===== config.mk =====
export PLATFORM = sky130hd
export DESIGN_NAME = efuse_macro_rsp
export DESIGN_NICKNAME = d
export VERILOG_FILES = /design/src/rtl/efuse_pkg.sv /design/src/rtl/efuse_pulse_meter.sv /design/src/rtl/efuse_macro_rsp.sv
export SDC_FILE = /design/constraint.sdc
export NUM_CORES = 1
export LEC_CHECK = 0
export CAP_MARGIN = 25
export CORE_UTILIZATION = 50
export DETAILED_ROUTE_END_ITERATION = 16
export PLACE_DENSITY = 0.81
export SYNTH_ARGS = -nofsm -noshare
export SYNTH_HDL_FRONTEND = slang
export SYNTH_SLANG_ARGS = --single-unit
export TNS_END_PERCENT = 10

===== constraint.sdc =====
create_clock -name clk -period 4.05 [get_ports clk]
set_input_delay 1.215 -clock clk [delete_from_list [all_inputs] [get_ports clk]]
set_output_delay 1.215 -clock clk [all_outputs]
set_load 0.01 [all_outputs]

===== src/rtl/efuse_pkg.sv =====
// Shared types and constants for the eFuse macro responder.
package efuse_pkg;

  localparam int EFUSE_BITS  = 256;
  localparam int EFUSE_BYTES = 32;
  localparam int VIOL_W      = 5;
  localparam int HLEN_W      = 10;
  localparam int LCNT_W      = 4;

  localparam int VIOL_CONFLICT = 0;
  localparam int VIOL_NOEN     = 1;
  localparam int VIOL_ADDR     = 2;
  localparam int VIOL_SHORT    = 3;
  localparam int VIOL_LOW      = 4;

  typedef enum logic [2:0] {IDLE, RD_EN, RD_PULSE, PG_EN, PG_PULSE} rsp_state_t;

  // Byte indices past the array read back as zero.
  function automatic logic [7:0] fuse_byte(input logic [EFUSE_BITS-1:0] bits,
                                           input logic [7:0]            idx);
    logic [7:0] b;
    b = 8'h00;
    if (idx[7:5] == 3'd0) b = bits[{idx[4:0], 3'b000} +: 8];
    return b;
  endfunction

endpackage


===== src/rtl/efuse_pulse_meter.sv =====
// aen edge detection plus saturating high-length and low-length counters.
module efuse_pulse_meter
  import efuse_pkg::*;
(
  input  logic              clk,
  input  logic              rst_n,
  input  logic              aen_i,
  input  logic              restart_i,
  output logic              rise_o,
  output logic              fall_o,
  output logic [HLEN_W-1:0] hlen_o,
  output logic [LCNT_W-1:0] lcnt_o
);

  logic              aen_q;
  logic [HLEN_W-1:0] hlen_q, hlen_d, hlen_inc;
  logic [LCNT_W-1:0] lcnt_q, lcnt_d;

  assign rise_o = aen_i & ~aen_q;
  assign fall_o = ~aen_i & aen_q;

  // hlen_o counts the current high cycle; on the fall cycle it holds the pulse length.
  always_comb begin
    hlen_inc = rise_o ? HLEN_W'(1) : ((&hlen_q) ? hlen_q : hlen_q + 1'b1);
    hlen_d   = aen_i ? hlen_inc : hlen_q;
    lcnt_d   = lcnt_q;
    if (aen_i)                    lcnt_d = '0;
    else if (fall_o || restart_i) lcnt_d = LCNT_W'(1);
    else if (!(&lcnt_q))          lcnt_d = lcnt_q + 1'b1;
  end

  assign hlen_o = aen_i ? hlen_inc : hlen_q;
  assign lcnt_o = lcnt_q;

  always_ff @(posedge clk or negedge rst_n) begin
    if (!rst_n) begin
      aen_q  <= 1'b0;
      hlen_q <= '0;
      lcnt_q <= '0;
    end else begin
      aen_q  <= aen_i;
      hlen_q <= hlen_d;
      lcnt_q <= lcnt_d;
    end
  end

endmodule


===== src/rtl/efuse_macro_rsp.sv =====
// Cycle-accurate responder for the 256-bit eFuse macro interface.
// Define EFUSE_RSP_BLOW_CNT_EN to build the newly-blown-bit counter; otherwise blow_cnt is 0.
//   state    | meaning
//   IDLE     | no enable, or pgmen/rden conflict
//   RD_EN    | read mode, waiting for aen rise
//   RD_PULSE | read strobe high
//   PG_EN    | program mode, waiting for aen rise
//   PG_PULSE | program strobe high
module efuse_macro_rsp
  import efuse_pkg::*;
#(
  parameter int unsigned            TRD_MIN  = 3,
  parameter int unsigned            TPGM_MIN = 8,
  parameter int unsigned            TLOW_MIN = 2,
  parameter logic [EFUSE_BITS-1:0]  INIT_VAL = '0
) (
  input  logic                  clk,
  input  logic                  rst_n,
  input  logic                  efuse_pgmen,
  input  logic                  efuse_rden,
  input  logic                  efuse_aen,
  input  logic [7:0]            efuse_addr,
  output logic [7:0]            efuse_d,
  output logic [EFUSE_BITS-1:0] fuse_bits,
  output logic [VIOL_W-1:0]     viol,
  input  logic                  viol_clr,
  output logic [8:0]            blow_cnt
);

  localparam logic [HLEN_W-1:0] TRD_VALID = HLEN_W'(TRD_MIN);
  localparam logic [HLEN_W-1:0] TRD_OK    = HLEN_W'(TRD_MIN + 1);
  localparam logic [HLEN_W-1:0] TPGM_OK   = HLEN_W'(TPGM_MIN);
  localparam logic [LCNT_W-1:0] TLOW_OK   = LCNT_W'(TLOW_MIN);

  rsp_state_t            state_q, state_d;
  logic [7:0]            addr_q, addr_d, rd_addr;
  logic                  addr_bad_q, addr_bad_d;
  logic                  low_bad_q, low_bad_d;
  logic [7:0]            d_q, d_d;
  logic [EFUSE_BITS-1:0] fuse_q, fuse_d;
  logic [VIOL_W-1:0]     viol_q, viol_d, viol_set;
  logic                  blow, conflict, in_pulse;
  logic                  rise, fall;
  logic [HLEN_W-1:0]     hlen;
  logic [LCNT_W-1:0]     lcnt;

  efuse_pulse_meter u_meter (
    .clk       (clk),
    .rst_n     (rst_n),
    .aen_i     (efuse_aen),
    .restart_i (state_q == IDLE),
    .rise_o    (rise),
    .fall_o    (fall),
    .hlen_o    (hlen),
    .lcnt_o    (lcnt)
  );

  assign conflict = efuse_pgmen & efuse_rden;
  assign in_pulse = (state_q == RD_PULSE) || (state_q == PG_PULSE);

  always_comb begin
    state_d    = state_q;
    addr_d     = addr_q;
    addr_bad_d = addr_bad_q;
    low_bad_d  = low_bad_q;
    viol_set   = '0;
    blow       = 1'b0;

    if (conflict) viol_set[VIOL_CONFLICT] = 1'b1;
    if (efuse_aen && !efuse_pgmen && !efuse_rden) viol_set[VIOL_NOEN] = 1'b1;
    if (in_pulse && efuse_aen && (efuse_addr != addr_q)) begin
      viol_set[VIOL_ADDR] = 1'b1;
      addr_bad_d          = 1'b1;
    end

    if (conflict) begin
      state_d = IDLE;
    end else begin
      case (state_q)
        IDLE: begin
          if (efuse_rden)       state_d = RD_EN;
          else if (efuse_pgmen) state_d = PG_EN;
        end
        RD_EN, PG_EN: begin
          if ((state_q == RD_EN) ? !efuse_rden : !efuse_pgmen) begin
            state_d = IDLE;
          end else if (rise) begin
            state_d    = (state_q == RD_EN) ? RD_PULSE : PG_PULSE;
            addr_d     = efuse_addr;
            addr_bad_d = 1'b0;
            low_bad_d  = (lcnt < TLOW_OK);
            if (lcnt < TLOW_OK) viol_set[VIOL_LOW] = 1'b1;
          end
        end
        RD_PULSE: begin
          if (!efuse_rden) begin
            state_d              = IDLE;
            viol_set[VIOL_SHORT] = 1'b1;
          end else if (fall) begin
            state_d = RD_EN;
            if (hlen < TRD_OK) viol_set[VIOL_SHORT] = 1'b1;
          end
        end
        PG_PULSE: begin
          if (!efuse_pgmen) begin
            state_d              = IDLE;
            viol_set[VIOL_SHORT] = 1'b1;
          end else if (fall) begin
            state_d = PG_EN;
            if (hlen < TPGM_OK)               viol_set[VIOL_SHORT] = 1'b1;
            else if (!addr_bad_q && !low_bad_q) blow = 1'b1;
          end
        end
        default: state_d = IDLE;
      endcase
    end
  end

  // Read data follows the next state so it drops to zero as soon as the pulse ends or aborts.
  always_comb begin
    rd_addr = rise ? efuse_addr : addr_q;
    d_d     = 8'h00;
    if ((state_d == RD_PULSE) && (hlen >= TRD_VALID)) d_d = fuse_byte(fuse_q, rd_addr);
  end

  always_comb begin
    fuse_d = fuse_q;
    if (blow) fuse_d[addr_q] = 1'b1;
    viol_d = (viol_clr ? '0 : viol_q) | viol_set;
  end

  always_ff @(posedge clk or negedge rst_n) begin
    if (!rst_n) begin
      state_q    <= IDLE;
      addr_q     <= '0;
      addr_bad_q <= 1'b0;
      low_bad_q  <= 1'b0;
      d_q        <= '0;
      fuse_q     <= INIT_VAL;
      viol_q     <= '0;
    end else begin
      state_q    <= state_d;
      addr_q     <= addr_d;
      addr_bad_q <= addr_bad_d;
      low_bad_q  <= low_bad_d;
      d_q        <= d_d;
      fuse_q     <= fuse_d;
      viol_q     <= viol_d;
    end
  end

`ifdef EFUSE_RSP_BLOW_CNT_EN
  logic [8:0] cnt_q, cnt_d;

  always_comb begin
    cnt_d = cnt_q;
    if (blow && !fuse_q[addr_q] && (cnt_q != 9'd256)) cnt_d = cnt_q + 9'd1;
  end

  always_ff @(posedge clk or negedge rst_n) begin
    if (!rst_n) cnt_q <= '0;
    else        cnt_q <= cnt_d;
  end

  assign blow_cnt = cnt_q;
`else
  assign blow_cnt = 9'd0;
`endif

  assign efuse_d   = d_q;
  assign fuse_bits = fuse_q;
  assign viol      = viol_q;

endmodule


==> run metrics, run 1 <==
pwr dens=about 400 nW/um^2; CTS tree=built; Antenna Cells=0; Final Net Count=1854; Layout area overhead=26.6%; top post-synthesis cells by count=297 x dfrtp_1, 257 x a41o_1, 195 x mux2i_1; CP Max Fanout=13; sequential-to-total area share from yosys stat=~44%; area share of the largest cell type after synthesis=44.1%; required time of the worst setup path=4440 ps; chip height=186 um; clk sinks=297; max-cap viol count=0; Final Non-Filler Cells=2299; first drt pass iteration count=6; DP HPWL=about 40 mm; switching part of the total=35.6%; slowest stage delay, CP=710 ps; antenna viol nets, final=0; Hold Crit Depth=2; register share of total power=38.2%; Buffers on Ports=between 200 and 300; Std-Cell Rows=66; storage element area=7440 sq um; Tightest Pin Transition=1050 ps; H-tree depth=2; Post-synth top flop=dfrtp_1; Final Max Tran Viols=0; routability cong.=0.944; area of the multi-input gates=8520 sq um; CP cell instances=clkdlybuf4s50_1, nand2b_2, a31oi_4, nor3_1, o41ai_1, nand2_1, nor4_1; Post-CTS Setup Inserts=0; CP Launch Type=input port; initial antenna violation count=1; vias in the first global route=15000; Placed Instances=2244; post-synthesis cell area=16800 sq um; Cells after Synth=1619; area leader, netlist=dfrtp_1; layout cell share with drive strength beyond 1=8.89%; filler cell count=2608; Min-Delay Path Class=reg2reg; status=finished clean; RSZ-0062 raised after global routing=no; Peak VDD IR=approximately 240 uV; Cell Int Power=0.00552 W; Final Cell Area=21300 sq um; Total Wirelength=61.3 mm; first-pass GRT wire length=91.8 mm; #FFs+latches synth=297; Util after Layout=64.9%; reg2reg start=addr_q[1]; most area-consuming cells after synthesis=dfrtp_1 44%, a41o_1 15%, mux2i_1 12%; IO Count=292; total grt overflow=0; syn_area_per_cell=around 10 sq um; R2R setup slack=740 ps; Final setup viols=0; count leader, synth=dfrtp_1; Clock transition at path regs=60 ps; GRT Resource Usage Total=35.2%; Inserted Clock Buffers=34; hold wc startpoint=viol[4]; overall power=between 0.008 and 0.009 W; placed cell area=20300 sq um; Max Freq=252 MHz; First DRT Iteration DRCs=1807; EDFF count, synth=0; Layout Skew=about 21 ps; Initial Util=between 50 and 60%; post-route minimum period=around 4000 ps; CTS-repair resized insts=0; pin count of the biggest net entering global routing=119; hold buffers post-CTS=0; Clock Path Buffers=3; FFs w/ async S/R, synth=100%; clock group share of total power=34.7%; Crit Path Class=in2reg; logic gate share of total power=between 20% and 30%; DR WL/cell=26.7 um; Hold EP=viol[4]; Hold Vio Cnt, Final=0; die area=34400 sq um; YS warnings=0; path depth of the worst reg2reg path=7; via count=15900; drc violations=0; worst rel slew slack=29.7%; Reg-to-Reg End=efuse_d[3]; Clk Latency, worst-skew pair=520 ps; Yosys cell types=61; vias per std cell=6.91; CP max-delay cell=o41ai_1; static leakage=11.2 nW; arrival time at the worst endpoint=4350 ps; crit end category=flop; core area=32900 sq um; Final period util=just under 100%; Root Buffer Master=clkbuf_16; Chip Width=~190 um; P_sw=a little over 0.003 W
-- final cells by class --
type	count	share of cell area, %
multi-input combinational	1131	39.9
inverter	9	0.158
clock inverter	7	0.323
tap	442	2.59
sequential	297	34.9
clock buffer	48	4.66
timing repair buffer	365	17.4
-- metal layers --
metal  up-vias  GRT usage [%]  wire, um
met5         -              0         8
met4         2           16.1      2690
met3       182           7.98      7150
met2      1092           51.4     27000
met1      7865           49.5     24400
li1       6743              -         -
-- per-stage QoR --
step | worst slack, ps | hold slack (ps) | setup TNS, ps
2_1_floorplan | 1140 | 445 | 0
3_3_place_gp | -130 | 474 | -276
3_5_place_dp | -162 | 478 | -465
4_1_cts | 284 | 491 | 0
5_1_grt | 41.1 | 517 | 0
6_report | 88.1 | 487 | 0
-- cells in the final DEF (no fill, tap or decap), types with 7 or more instances in the layout --
| master | instances |
|---|---|
| dfrtp_1 | 296 |
| clkdlybuf4s50_1 | 280 |
| a41o_1 | 257 |
| mux2i_1 | 195 |
| nor2_1 | 166 |
| nor3_1 | 76 |
| a21oi_1 | 73 |
| nor2b_1 | 66 |
| a211oi_1 | 65 |
| buf_4 | 58 |
| clkbuf_16 | 35 |
| o22ai_1 | 33 |
| nand2_1 | 28 |
| buf_12 | 20 |
| o41ai_1 | 18 |
| o21a_1 | 16 |
| nand2b_1 | 13 |
| nor4_1 | 10 |
| inv_1 | 9 |
| xnor2_1 | 9 |
| conb_1 | 9 |
| o21ai_0 | 8 |
| nor3_2 | 8 |
| mux2_2 | 8 |
| clkbuf_8 | 7 |
-- sequential cells by signal, indices dropped and copies added, names as in the netlist --
register,flops
fuse_bits,256
efuse_d,8
u_meter.hlen_q,10
addr_bad_q,1
state_q,3
u_meter.aen_q,1
addr_q,8
low_bad_q,1
u_meter.lcnt_o,4
viol,5
-- power groups by stage --
stage | combinational (W) | sequential (W) | clock, W
3_3_place_gp | 0.00218 | 0.00331 | 0
3_5_place_dp | 0.00223 | 0.00332 | 0
6_report | 0.00232 | 0.00328 | 0.00298
4_1_cts | 0.00224 | 0.00327 | 0.00301
2_1_floorplan | 0.00150 | 0.00312 | 0
5_1_grt | 0.00240 | 0.00329 | 0.00312
-- kinds of logic (layout without fill, tap and decap cells) --
family / after synthesis / after routing / synth area share, %
multiplexers: 203 / 203 / 12.1
AND/OR/NAND/NOR: 410 / 410 / 12.1
AO/OA/AOI/OAI: 498 / 498 / 24.9
buffers and inverters: 199 / 429 / 6.16
XOR/XNOR: 9 / 9 / 0.468
adder cells (fa/ha/maj): 2 / 2 / 0.149
other: 1 / 9 / 0.0223
flip-flops: 297 / 297 / 44.1
-- worst max path at each step --
stage                               to      start
after floorplan           fuse_bits[0]  efuse_aen
after global placement      efuse_d[1]  efuse_aen
after detailed placement    efuse_d[3]  efuse_aen
after CTS                   efuse_d[3]  efuse_aen
after global routing        efuse_d[3]  efuse_aen
final                       efuse_d[3]  efuse_aen
-- critical path, delay by kind of cell --
kind / cells / cell delay [ps]
buf+inv: 1 / 680
compound gates: 2 / 1350
simple gates: 4 / 1090
Power figures use the tool's default switching activity.
==> run 2: changes to the inputs <==
--- a/config.mk
+++ b/config.mk
@@ -5,6 +5,7 @@
 export SDC_FILE = /design/constraint.sdc
 export NUM_CORES = 1
 export LEC_CHECK = 0
+export ABC_CLOCK_PERIOD_IN_PS = 4050
 export CAP_MARGIN = 25
 export CORE_UTILIZATION = 50
 export DETAILED_ROUTE_END_ITERATION = 16
==> results of run 2 <==
Same layout as run 1: the final DEF is identical, and so are final timing and power.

**WHAT IS EXPECTED**
Starting at the line above that contains "if (!rst_n) cnt_q <= '0;", write out each line exactly until the line that contains "run metrics, run" has been written, and stop there.

**RESULT BELOW**
    if (!rst_n) cnt_q <= '0;
    else        cnt_q <= cnt_d;
  end

  assign blow_cnt = cnt_q;
`else
  assign blow_cnt = 9'd0;
`endif

  assign efuse_d   = d_q;
  assign fuse_bits = fuse_q;
  assign viol      = viol_q;

endmodule


==> run metrics, run 1 <==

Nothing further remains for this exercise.